*** Block opens ***
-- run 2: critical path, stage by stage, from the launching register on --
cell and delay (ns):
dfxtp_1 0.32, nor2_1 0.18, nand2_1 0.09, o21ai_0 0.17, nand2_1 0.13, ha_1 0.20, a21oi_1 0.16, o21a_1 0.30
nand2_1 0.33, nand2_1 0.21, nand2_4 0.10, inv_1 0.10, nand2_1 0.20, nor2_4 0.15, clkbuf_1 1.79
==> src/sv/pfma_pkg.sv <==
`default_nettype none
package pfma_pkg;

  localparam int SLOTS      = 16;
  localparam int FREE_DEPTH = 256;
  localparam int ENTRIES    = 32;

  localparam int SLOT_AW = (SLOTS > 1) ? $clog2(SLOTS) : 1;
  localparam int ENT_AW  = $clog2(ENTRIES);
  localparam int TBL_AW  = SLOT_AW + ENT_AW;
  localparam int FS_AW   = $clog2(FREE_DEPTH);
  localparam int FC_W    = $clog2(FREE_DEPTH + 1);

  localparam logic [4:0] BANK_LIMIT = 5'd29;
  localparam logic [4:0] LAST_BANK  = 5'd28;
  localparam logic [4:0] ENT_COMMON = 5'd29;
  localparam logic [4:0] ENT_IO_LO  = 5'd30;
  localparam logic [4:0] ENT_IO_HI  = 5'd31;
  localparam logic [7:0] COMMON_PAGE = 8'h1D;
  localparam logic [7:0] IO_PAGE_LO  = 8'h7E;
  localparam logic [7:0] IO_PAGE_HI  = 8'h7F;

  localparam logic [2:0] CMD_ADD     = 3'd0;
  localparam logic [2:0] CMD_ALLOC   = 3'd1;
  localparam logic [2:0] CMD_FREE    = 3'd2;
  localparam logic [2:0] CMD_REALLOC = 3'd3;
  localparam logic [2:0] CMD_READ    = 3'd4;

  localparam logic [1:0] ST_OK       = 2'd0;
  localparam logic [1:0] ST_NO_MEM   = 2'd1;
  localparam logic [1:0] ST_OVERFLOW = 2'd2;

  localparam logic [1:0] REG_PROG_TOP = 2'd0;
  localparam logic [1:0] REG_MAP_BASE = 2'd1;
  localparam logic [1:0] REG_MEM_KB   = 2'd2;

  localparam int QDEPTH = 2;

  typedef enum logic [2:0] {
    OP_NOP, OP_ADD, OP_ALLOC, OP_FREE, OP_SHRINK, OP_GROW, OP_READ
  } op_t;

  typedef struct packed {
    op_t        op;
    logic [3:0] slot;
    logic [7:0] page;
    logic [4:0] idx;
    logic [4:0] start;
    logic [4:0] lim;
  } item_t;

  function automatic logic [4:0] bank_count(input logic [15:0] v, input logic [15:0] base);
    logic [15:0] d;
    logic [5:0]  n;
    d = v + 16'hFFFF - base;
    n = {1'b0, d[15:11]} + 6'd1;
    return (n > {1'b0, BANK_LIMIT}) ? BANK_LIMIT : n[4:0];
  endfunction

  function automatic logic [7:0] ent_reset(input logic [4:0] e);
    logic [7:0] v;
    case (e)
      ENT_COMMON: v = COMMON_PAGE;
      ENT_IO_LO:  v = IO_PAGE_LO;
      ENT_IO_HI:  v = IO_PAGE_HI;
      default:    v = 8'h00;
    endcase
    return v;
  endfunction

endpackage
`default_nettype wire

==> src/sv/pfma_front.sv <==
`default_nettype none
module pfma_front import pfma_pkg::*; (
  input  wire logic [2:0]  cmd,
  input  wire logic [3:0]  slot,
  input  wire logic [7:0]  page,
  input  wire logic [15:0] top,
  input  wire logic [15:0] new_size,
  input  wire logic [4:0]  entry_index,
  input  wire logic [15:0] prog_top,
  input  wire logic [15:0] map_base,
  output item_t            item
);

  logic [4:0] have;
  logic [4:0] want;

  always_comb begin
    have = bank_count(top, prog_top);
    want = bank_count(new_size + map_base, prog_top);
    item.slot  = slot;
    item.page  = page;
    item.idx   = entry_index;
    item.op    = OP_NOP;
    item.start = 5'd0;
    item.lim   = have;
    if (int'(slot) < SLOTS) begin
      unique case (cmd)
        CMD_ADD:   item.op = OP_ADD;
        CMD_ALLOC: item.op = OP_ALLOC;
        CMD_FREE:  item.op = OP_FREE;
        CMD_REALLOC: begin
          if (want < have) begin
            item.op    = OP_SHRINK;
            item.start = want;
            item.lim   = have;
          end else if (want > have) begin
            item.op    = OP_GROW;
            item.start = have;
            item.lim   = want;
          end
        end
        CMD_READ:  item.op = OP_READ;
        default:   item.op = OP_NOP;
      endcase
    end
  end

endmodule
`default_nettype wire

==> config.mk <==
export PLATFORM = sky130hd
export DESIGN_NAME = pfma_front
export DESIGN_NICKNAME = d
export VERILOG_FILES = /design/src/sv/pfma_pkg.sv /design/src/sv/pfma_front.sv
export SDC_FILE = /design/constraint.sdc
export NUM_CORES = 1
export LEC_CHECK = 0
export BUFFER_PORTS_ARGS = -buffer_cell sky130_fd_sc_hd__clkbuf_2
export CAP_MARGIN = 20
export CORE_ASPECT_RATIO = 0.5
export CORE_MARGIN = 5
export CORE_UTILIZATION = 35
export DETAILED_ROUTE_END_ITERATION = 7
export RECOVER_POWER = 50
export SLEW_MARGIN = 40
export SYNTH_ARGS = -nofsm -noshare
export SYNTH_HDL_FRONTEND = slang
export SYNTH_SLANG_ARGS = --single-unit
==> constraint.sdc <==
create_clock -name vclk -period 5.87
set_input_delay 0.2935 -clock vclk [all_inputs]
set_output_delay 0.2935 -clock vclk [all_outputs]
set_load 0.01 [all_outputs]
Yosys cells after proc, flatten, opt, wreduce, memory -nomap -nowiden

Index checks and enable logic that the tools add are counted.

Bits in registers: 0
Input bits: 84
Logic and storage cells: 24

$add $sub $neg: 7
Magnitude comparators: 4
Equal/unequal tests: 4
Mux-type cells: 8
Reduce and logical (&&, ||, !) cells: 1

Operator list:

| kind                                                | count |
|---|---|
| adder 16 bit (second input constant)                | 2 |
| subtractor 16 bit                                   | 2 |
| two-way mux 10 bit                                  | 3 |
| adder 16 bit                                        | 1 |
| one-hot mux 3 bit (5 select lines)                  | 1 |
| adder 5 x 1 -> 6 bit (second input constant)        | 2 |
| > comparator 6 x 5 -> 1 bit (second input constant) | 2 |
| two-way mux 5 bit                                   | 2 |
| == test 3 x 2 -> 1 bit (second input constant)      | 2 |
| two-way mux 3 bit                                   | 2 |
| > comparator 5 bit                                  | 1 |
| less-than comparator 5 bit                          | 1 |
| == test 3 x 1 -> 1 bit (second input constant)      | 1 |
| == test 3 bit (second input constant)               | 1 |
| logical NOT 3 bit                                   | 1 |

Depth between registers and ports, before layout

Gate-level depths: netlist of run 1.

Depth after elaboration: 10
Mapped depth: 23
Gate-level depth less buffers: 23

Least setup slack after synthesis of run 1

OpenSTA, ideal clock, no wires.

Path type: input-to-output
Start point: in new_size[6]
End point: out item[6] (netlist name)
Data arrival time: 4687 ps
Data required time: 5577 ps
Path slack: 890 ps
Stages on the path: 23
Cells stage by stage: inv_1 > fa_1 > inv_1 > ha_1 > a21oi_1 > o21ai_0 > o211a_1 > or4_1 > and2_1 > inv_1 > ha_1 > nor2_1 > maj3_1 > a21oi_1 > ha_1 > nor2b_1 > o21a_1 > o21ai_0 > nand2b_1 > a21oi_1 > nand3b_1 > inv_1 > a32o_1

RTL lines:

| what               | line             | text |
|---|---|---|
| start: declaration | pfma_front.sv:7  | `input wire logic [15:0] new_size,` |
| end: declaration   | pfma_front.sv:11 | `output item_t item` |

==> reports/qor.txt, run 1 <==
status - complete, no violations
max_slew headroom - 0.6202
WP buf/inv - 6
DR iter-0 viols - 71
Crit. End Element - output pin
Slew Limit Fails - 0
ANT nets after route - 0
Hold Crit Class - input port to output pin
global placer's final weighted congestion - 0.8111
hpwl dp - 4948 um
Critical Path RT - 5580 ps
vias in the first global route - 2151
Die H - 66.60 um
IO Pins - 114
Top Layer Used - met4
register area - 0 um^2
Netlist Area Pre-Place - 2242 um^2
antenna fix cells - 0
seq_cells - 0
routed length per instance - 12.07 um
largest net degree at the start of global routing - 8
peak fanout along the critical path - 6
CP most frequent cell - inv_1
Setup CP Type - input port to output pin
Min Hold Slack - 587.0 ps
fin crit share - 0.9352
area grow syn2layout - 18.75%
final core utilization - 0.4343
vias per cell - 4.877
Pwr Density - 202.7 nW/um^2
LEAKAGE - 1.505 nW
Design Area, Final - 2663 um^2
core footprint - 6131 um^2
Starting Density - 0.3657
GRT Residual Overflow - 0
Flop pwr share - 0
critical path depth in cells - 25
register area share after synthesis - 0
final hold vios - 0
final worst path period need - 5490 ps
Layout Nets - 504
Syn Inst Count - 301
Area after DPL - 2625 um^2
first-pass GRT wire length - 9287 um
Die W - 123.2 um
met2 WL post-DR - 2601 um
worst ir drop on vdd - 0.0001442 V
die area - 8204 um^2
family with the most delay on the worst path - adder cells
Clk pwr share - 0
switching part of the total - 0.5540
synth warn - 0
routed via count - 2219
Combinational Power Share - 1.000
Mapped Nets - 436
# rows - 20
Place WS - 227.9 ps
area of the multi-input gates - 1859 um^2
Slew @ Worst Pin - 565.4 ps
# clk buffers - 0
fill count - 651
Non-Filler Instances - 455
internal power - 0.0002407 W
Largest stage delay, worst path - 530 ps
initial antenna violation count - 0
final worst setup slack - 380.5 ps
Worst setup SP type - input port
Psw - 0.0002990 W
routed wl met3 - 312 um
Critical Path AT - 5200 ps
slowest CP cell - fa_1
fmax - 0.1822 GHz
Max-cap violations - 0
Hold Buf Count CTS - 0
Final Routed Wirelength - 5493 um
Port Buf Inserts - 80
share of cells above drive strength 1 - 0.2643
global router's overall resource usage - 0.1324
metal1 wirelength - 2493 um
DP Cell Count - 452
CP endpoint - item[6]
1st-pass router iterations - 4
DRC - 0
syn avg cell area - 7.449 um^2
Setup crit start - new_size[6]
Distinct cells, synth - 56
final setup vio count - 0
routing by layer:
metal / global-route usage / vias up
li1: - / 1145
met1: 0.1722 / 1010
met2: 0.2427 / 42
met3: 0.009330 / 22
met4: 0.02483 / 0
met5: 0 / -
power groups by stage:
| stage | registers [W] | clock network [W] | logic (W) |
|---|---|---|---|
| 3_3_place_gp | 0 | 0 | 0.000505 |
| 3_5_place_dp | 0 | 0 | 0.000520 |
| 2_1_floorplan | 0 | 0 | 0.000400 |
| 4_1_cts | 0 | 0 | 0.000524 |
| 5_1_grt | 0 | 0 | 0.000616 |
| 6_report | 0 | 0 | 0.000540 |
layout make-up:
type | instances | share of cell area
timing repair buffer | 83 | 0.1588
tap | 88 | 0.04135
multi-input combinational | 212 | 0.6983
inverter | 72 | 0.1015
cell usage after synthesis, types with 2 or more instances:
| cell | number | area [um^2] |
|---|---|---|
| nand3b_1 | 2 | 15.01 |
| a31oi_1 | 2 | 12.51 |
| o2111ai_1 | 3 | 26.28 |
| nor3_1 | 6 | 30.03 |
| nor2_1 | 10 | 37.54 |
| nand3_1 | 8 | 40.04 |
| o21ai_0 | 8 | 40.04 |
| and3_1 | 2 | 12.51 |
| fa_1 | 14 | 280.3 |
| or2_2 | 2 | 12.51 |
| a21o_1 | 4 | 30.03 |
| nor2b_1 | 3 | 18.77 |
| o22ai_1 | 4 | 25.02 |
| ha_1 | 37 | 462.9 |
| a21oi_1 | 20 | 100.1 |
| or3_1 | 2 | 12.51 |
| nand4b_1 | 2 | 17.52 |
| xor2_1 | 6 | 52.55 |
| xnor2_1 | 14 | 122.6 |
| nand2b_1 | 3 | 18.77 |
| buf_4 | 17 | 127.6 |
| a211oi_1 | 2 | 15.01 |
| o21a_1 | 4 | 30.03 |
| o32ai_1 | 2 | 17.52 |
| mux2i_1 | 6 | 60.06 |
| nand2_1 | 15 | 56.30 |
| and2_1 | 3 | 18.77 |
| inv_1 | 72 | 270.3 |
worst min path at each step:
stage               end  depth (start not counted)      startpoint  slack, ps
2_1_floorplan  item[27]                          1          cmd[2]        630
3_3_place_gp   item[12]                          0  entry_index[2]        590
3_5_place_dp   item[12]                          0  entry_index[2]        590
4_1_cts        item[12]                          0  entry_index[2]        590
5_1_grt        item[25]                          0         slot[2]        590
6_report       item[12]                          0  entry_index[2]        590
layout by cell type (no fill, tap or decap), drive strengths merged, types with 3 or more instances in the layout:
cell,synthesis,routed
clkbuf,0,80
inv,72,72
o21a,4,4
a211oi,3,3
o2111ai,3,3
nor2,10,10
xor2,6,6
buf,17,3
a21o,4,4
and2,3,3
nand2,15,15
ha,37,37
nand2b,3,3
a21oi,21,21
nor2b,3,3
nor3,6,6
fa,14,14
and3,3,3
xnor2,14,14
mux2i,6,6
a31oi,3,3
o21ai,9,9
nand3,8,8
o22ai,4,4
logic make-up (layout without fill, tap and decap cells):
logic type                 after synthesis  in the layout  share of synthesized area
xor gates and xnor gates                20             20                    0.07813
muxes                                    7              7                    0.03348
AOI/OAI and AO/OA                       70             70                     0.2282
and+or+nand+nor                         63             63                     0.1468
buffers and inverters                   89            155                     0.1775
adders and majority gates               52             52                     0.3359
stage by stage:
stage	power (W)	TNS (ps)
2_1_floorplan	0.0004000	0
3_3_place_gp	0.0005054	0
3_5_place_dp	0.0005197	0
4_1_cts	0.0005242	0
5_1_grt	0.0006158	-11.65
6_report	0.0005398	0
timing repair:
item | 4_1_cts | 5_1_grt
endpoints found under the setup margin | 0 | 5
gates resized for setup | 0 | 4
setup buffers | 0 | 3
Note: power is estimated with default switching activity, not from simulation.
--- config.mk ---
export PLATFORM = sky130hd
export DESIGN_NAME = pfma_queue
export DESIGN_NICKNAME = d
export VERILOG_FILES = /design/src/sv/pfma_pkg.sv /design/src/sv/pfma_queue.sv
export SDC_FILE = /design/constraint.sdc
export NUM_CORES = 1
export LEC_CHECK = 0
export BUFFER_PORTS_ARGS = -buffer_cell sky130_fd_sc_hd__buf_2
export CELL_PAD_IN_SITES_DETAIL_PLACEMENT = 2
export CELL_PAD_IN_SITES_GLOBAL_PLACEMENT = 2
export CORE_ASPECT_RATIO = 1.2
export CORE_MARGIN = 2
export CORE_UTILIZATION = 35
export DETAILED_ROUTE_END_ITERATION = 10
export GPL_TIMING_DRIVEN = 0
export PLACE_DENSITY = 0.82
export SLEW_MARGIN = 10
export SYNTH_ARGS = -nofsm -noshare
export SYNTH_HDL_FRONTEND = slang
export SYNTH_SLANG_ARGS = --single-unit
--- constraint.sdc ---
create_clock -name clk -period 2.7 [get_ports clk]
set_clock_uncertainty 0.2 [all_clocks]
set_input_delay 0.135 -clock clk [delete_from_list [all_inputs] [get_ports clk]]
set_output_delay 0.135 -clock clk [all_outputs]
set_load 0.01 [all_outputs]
*** Block closes ***
*** Block opens ***
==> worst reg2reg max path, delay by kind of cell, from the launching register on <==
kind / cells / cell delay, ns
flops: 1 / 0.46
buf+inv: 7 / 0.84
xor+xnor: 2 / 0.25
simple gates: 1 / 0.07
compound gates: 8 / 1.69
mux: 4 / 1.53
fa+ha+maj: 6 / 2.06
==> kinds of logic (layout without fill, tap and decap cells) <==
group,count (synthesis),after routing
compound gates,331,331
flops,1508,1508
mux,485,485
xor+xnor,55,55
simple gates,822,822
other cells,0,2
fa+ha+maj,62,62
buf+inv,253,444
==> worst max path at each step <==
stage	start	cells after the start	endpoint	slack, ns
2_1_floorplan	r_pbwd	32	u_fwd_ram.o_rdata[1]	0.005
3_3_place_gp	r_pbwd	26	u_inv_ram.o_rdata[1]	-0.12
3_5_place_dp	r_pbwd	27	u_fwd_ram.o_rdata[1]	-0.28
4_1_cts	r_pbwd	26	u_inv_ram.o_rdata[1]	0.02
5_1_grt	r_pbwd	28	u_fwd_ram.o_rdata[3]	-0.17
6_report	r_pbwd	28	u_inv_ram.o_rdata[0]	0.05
*** Block closes ***
Work order: Above are some lines. Repeat exactly, and only, those from the line that has "xor+xnor: 2 / 0.25" through the line that has "other cells,0,2".

Exercise result:
xor+xnor: 2 / 0.25
simple gates: 1 / 0.07
compound gates: 8 / 1.69
mux: 4 / 1.53
fa+ha+maj: 6 / 2.06
==> kinds of logic (layout without fill, tap and decap cells) <==
group,count (synthesis),after routing
compound gates,331,331
flops,1508,1508
mux,485,485
xor+xnor,55,55
simple gates,822,822
other cells,0,2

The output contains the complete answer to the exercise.